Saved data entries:

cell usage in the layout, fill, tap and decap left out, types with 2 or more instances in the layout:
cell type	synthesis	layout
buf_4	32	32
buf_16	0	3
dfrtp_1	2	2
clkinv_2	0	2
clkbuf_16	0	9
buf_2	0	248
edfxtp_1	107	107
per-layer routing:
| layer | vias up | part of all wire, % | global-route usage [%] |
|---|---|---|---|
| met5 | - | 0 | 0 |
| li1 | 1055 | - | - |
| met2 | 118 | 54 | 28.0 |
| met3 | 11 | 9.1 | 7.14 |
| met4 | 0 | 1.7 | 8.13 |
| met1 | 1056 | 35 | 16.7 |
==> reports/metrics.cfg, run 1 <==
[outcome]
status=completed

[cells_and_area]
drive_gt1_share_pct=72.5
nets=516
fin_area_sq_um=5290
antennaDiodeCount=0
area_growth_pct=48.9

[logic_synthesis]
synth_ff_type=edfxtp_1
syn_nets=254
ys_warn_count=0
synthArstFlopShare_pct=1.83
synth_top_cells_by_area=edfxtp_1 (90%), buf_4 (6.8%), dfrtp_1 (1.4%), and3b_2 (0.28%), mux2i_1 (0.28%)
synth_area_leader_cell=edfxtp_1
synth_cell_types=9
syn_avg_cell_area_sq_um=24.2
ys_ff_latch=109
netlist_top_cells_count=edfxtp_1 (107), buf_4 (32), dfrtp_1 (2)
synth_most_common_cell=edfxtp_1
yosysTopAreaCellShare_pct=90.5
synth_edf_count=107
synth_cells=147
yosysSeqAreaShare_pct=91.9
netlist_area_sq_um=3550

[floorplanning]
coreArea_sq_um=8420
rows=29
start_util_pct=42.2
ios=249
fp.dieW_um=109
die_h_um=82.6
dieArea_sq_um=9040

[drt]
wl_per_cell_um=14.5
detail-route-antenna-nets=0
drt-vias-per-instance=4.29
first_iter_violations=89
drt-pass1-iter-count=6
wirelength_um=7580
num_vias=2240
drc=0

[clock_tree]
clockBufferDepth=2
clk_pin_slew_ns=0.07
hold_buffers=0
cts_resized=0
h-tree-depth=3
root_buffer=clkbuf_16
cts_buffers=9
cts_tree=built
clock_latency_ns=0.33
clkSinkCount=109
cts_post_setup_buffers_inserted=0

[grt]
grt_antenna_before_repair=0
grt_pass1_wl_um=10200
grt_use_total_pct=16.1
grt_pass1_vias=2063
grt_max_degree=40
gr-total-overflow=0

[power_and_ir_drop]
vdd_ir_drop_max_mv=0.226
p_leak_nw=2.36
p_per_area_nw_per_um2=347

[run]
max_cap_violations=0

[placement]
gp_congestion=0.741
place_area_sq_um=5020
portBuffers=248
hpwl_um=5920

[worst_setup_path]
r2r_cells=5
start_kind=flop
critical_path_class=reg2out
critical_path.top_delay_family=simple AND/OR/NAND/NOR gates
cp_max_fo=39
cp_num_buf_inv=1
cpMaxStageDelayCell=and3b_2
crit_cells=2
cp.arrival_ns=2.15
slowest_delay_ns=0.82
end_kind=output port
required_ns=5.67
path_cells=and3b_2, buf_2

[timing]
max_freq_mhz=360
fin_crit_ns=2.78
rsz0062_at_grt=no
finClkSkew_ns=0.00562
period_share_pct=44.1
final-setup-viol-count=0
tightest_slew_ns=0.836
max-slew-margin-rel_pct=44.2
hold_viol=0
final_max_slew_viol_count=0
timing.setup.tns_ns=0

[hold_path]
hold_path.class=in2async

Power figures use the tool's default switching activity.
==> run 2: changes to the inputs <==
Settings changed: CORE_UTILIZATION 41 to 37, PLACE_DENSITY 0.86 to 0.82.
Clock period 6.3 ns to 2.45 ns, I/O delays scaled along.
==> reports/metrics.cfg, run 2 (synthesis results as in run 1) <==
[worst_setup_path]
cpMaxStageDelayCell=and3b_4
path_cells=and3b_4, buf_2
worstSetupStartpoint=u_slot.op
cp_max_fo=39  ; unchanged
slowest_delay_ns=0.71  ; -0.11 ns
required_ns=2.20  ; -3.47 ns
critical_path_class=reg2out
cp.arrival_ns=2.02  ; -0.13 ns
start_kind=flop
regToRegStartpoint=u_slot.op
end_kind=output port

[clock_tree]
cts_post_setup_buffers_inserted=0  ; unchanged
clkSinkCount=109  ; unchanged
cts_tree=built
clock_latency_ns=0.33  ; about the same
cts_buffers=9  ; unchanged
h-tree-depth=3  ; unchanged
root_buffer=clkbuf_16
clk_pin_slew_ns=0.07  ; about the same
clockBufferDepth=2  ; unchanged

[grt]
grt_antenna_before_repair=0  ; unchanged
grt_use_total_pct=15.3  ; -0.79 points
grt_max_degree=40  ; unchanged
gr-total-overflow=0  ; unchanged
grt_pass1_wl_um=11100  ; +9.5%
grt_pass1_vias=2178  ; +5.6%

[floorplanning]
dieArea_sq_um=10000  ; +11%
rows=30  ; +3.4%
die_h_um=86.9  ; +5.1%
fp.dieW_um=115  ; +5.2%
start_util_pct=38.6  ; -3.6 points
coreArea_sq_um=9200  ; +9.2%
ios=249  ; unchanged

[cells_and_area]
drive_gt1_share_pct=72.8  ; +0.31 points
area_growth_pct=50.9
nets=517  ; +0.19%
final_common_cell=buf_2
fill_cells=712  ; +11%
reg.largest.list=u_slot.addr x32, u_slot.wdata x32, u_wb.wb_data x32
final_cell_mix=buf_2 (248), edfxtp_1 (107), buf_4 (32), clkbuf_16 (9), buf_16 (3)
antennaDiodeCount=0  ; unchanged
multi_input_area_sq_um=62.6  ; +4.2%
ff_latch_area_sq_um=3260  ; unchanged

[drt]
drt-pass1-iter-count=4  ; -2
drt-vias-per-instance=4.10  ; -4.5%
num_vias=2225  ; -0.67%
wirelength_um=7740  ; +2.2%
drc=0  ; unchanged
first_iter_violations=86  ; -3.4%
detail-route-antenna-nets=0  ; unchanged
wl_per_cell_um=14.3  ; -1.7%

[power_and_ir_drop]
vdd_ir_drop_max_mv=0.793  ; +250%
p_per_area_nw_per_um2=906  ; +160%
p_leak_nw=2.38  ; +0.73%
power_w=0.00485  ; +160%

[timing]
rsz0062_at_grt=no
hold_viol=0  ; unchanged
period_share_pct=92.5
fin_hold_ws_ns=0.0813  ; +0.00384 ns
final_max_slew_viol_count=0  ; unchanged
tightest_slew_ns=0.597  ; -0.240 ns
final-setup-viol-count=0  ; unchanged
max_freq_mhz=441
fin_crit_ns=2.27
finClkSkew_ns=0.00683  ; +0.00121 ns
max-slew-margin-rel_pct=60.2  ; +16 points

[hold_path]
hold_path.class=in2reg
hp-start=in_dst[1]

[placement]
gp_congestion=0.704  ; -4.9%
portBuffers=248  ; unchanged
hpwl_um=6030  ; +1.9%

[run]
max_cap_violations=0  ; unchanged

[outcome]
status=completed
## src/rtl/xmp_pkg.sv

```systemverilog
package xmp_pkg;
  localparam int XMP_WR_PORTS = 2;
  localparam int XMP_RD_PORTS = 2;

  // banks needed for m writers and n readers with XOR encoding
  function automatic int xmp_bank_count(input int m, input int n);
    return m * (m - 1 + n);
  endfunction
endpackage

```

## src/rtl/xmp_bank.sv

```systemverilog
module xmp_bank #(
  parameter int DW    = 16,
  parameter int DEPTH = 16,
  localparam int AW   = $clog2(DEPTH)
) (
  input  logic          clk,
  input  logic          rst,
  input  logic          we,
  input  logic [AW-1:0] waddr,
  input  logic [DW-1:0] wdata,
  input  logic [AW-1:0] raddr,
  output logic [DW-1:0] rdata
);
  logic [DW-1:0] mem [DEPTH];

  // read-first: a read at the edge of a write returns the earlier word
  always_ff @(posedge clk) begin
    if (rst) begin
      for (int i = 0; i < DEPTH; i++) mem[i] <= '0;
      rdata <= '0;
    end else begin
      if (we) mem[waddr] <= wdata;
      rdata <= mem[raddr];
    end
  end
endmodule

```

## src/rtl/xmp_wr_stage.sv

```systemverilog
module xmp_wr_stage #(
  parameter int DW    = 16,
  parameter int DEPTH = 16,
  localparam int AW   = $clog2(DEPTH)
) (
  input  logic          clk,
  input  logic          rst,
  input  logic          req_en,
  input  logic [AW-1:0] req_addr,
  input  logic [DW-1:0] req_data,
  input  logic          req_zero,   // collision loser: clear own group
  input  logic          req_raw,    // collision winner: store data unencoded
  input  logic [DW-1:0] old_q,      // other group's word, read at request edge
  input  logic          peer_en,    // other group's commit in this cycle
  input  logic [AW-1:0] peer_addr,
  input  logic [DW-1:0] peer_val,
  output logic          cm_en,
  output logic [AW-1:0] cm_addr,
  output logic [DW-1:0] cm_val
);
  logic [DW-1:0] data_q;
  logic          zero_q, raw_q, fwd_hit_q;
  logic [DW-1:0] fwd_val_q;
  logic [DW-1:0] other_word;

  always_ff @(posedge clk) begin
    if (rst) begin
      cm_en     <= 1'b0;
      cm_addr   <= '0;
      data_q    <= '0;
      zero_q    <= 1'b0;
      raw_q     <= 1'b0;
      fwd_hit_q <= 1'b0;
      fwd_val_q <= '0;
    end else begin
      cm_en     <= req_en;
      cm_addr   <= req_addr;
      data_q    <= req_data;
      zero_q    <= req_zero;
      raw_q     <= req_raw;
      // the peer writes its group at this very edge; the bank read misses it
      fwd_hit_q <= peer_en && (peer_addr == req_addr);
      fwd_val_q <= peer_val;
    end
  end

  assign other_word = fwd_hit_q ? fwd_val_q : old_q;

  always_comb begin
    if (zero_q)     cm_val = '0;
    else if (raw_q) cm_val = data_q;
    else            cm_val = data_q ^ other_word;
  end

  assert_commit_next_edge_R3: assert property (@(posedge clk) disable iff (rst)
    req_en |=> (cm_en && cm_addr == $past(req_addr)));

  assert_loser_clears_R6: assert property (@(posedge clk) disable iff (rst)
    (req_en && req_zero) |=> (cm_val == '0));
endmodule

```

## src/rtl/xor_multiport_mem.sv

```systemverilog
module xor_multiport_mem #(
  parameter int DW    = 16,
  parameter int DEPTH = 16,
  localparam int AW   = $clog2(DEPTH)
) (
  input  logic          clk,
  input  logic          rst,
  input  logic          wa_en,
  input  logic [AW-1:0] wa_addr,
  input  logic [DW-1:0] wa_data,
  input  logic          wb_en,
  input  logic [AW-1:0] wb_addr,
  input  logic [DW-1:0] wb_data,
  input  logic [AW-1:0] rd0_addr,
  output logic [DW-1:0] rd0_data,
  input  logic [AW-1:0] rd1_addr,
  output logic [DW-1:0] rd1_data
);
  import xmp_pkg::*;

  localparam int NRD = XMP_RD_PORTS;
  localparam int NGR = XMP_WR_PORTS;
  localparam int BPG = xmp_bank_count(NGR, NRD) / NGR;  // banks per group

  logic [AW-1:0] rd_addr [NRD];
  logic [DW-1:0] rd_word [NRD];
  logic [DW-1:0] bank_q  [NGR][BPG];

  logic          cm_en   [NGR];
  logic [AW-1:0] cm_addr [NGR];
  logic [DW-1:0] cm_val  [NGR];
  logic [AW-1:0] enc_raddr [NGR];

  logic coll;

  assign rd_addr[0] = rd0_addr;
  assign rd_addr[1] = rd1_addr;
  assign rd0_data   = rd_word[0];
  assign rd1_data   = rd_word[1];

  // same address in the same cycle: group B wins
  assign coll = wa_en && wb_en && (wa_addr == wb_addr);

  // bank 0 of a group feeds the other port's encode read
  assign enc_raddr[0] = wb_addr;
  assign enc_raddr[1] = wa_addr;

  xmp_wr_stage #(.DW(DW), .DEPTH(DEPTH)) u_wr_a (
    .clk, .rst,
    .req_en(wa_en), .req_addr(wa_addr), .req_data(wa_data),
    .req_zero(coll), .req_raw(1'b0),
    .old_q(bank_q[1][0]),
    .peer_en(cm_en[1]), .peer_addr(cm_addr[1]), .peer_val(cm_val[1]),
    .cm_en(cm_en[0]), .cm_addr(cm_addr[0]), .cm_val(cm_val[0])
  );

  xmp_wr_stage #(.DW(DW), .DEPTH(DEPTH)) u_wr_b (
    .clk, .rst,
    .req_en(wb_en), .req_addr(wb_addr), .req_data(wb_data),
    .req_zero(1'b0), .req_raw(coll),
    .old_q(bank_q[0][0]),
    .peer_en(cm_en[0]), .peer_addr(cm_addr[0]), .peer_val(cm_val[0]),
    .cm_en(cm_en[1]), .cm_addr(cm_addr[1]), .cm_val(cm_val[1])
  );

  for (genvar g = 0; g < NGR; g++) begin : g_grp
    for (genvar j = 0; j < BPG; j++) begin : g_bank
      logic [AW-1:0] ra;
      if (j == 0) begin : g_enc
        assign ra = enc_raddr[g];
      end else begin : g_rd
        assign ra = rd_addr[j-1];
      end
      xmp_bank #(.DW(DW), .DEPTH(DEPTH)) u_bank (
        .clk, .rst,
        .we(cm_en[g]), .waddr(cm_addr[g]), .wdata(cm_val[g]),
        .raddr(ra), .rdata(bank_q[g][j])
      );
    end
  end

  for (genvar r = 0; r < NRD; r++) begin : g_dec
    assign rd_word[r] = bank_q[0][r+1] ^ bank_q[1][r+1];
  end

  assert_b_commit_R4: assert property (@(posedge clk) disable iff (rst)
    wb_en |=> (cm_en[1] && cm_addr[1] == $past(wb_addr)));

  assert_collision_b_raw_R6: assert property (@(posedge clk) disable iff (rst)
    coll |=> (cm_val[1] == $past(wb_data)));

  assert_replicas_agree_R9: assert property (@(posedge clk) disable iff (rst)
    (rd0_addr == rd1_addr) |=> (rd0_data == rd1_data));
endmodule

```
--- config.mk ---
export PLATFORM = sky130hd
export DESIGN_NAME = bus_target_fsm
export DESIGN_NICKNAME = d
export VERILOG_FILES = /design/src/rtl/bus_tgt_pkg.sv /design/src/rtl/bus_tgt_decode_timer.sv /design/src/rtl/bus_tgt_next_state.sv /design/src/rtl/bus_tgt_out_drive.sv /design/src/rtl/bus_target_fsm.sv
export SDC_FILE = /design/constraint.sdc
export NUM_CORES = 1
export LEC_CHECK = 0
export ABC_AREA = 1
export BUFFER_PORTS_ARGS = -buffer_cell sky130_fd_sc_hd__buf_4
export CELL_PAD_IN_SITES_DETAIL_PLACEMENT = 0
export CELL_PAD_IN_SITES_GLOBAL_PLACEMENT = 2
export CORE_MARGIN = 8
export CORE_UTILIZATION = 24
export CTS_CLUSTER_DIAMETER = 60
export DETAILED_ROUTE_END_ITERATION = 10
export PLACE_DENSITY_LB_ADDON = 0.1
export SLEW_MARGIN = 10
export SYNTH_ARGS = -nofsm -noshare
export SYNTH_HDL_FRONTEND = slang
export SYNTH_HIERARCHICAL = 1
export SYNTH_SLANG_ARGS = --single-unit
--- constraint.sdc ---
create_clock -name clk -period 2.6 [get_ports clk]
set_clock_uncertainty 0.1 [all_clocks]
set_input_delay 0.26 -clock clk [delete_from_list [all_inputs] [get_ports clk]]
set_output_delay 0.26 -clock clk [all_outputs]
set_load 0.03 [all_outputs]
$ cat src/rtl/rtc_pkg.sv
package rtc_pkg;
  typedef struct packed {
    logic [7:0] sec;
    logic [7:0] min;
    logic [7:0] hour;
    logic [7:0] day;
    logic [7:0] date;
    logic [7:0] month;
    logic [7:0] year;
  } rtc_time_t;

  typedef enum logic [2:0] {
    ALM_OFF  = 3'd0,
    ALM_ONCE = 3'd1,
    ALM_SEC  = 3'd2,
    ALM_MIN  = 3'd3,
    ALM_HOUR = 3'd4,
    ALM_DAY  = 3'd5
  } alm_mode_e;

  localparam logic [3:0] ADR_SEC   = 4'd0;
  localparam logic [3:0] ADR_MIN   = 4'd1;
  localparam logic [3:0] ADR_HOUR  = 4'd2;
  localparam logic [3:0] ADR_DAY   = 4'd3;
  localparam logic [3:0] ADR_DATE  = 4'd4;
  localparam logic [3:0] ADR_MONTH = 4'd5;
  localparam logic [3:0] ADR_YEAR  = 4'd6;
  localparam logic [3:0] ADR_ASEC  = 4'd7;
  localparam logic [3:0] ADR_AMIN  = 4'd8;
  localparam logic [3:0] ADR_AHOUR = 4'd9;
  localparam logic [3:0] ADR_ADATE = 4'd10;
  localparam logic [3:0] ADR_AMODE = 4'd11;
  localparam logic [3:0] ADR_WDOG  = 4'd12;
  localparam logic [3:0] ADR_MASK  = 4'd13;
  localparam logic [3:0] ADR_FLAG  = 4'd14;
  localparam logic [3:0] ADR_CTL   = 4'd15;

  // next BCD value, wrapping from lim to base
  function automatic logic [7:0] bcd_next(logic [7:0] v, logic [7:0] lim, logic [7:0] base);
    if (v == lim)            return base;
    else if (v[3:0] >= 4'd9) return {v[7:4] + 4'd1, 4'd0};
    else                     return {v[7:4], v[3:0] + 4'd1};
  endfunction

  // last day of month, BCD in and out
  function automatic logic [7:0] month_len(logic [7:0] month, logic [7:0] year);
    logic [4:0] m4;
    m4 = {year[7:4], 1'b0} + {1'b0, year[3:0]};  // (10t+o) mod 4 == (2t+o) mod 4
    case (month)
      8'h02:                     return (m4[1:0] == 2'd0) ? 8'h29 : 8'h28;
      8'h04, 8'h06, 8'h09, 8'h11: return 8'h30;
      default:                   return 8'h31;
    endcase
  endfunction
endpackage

● Exercise directions
If a line in the records contains "about", report it.

● Answer box
clock_latency_ns=0.33  ; about the same
clk_pin_slew_ns=0.07  ; about the same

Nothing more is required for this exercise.